Ancestral informative marker selection and population structure visualization using sparse Laplacian eigenfunctions.

机构信息

Department of Radiology, The University of Chicago, Chicago, Illinois, United States of America.

出版信息

PLoS One. 2010 Nov 4;5(11):e13734. doi: 10.1371/journal.pone.0013734.
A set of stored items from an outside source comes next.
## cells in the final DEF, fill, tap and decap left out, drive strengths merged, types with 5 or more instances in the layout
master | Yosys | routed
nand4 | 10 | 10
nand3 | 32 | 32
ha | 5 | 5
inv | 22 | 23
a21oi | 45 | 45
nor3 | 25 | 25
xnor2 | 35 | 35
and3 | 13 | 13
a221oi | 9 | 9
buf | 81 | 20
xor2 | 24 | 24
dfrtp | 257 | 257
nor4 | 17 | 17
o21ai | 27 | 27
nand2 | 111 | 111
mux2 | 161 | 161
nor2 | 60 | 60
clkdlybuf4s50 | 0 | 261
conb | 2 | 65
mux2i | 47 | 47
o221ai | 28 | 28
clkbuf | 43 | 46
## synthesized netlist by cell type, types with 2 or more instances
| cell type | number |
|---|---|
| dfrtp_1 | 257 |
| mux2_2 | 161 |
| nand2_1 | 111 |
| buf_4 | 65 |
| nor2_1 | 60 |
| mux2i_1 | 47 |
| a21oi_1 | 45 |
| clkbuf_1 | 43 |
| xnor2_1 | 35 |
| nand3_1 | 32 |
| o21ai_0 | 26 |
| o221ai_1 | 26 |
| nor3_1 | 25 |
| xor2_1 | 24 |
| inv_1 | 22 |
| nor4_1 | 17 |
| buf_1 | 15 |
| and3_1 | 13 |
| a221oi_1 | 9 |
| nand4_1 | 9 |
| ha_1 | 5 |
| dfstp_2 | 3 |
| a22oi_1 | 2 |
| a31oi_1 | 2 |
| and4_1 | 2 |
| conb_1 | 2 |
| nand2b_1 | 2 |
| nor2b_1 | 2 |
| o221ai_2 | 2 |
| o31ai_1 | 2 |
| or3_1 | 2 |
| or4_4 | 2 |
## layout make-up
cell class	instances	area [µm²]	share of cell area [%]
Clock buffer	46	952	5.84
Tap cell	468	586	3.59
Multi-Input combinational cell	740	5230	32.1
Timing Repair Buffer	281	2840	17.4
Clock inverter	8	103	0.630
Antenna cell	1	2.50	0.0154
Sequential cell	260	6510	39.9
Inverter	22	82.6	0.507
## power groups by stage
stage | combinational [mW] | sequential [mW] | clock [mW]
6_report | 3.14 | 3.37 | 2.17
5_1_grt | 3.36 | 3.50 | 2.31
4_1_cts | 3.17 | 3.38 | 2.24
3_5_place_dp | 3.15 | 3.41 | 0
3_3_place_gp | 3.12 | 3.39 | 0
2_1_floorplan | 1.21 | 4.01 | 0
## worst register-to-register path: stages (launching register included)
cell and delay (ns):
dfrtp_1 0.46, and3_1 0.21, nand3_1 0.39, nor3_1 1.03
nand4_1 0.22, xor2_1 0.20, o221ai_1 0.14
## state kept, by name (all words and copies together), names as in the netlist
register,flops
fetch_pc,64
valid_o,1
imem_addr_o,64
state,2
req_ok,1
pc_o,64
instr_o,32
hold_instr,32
DOI:10.1371/journal.pone.0013734

PMID:21079796

原文链接:https://pmc.ncbi.nlm.nih.gov/articles/PMC2973949/

Abstract

Identification of a small panel of population structure informative markers can reduce genotyping cost and is useful in various applications, such as ancestry inference in association mapping, forensics and evolutionary theory in population genetics. Traditional methods to ascertain ancestral informative markers usually require the prior knowledge of individual ancestry and have difficulty for admixed populations. Recently Principal Components Analysis (PCA) has been employed with success to select SNPs which are highly correlated with top significant principal components (PCs) without use of individual ancestral information. The approach is also applicable to admixed populations. Here we propose a novel approach based on our recent result on summarizing population structure by graph laplacian eigenfunctions, which differs from PCA in that it is geometric and robust to outliers. Our approach also takes advantage of the priori sparseness of informative markers in the genome. Through simulation of a ring population and the real global population sample HGDP of 650K SNPs genotyped in 940 unrelated individuals, we validate the proposed algorithm at selecting most informative markers, a small fraction of which can recover the similar underlying population structure efficiently. Employing a standard Support Vector Machine (SVM) to predict individuals' continental memberships on HGDP dataset of seven continents, we demonstrate that the selected SNPs by our method are more informative but less redundant than those selected by PCA. Our algorithm is a promising tool in genome-wide association studies and population genetics, facilitating the selection of structure informative markers, efficient detection of population substructure and ancestral inference.

摘要

鉴定一小部分具有群体结构信息量的标记可以降低基因分型成本，并在各种应用中非常有用，例如关联作图中的祖先推断、法医学和群体遗传学中的进化理论。确定祖先信息标记的传统方法通常需要个体祖先的先验知识，并且对于混合群体有困难。最近，主成分分析（PCA）已成功地用于选择与最重要的主成分（PC）高度相关的 SNP，而无需使用个体祖先信息。该方法也适用于混合群体。在这里，我们提出了一种基于我们最近关于通过图拉普拉斯特征函数总结群体结构的结果的新方法，该方法与 PCA 不同，因为它是几何的，并且对离群值具有鲁棒性。我们的方法还利用了基因组中信息量标记的先验稀疏性。通过模拟一个环形群体和 940 个无关个体中 650K SNP 的真实全球群体样本 HGDP，我们验证了该算法在选择最具信息量标记方面的有效性，其中一小部分标记可以有效地恢复相似的潜在群体结构。在 HGDP 数据集的七个大陆上，我们使用标准支持向量机（SVM）来预测个体的大陆归属，证明了我们的方法选择的 SNP 比 PCA 选择的 SNP 更具信息量但冗余度更低。我们的算法是全基因组关联研究和群体遗传学中的一种有前途的工具，有助于选择结构信息量标记、有效检测群体亚结构和祖先推断。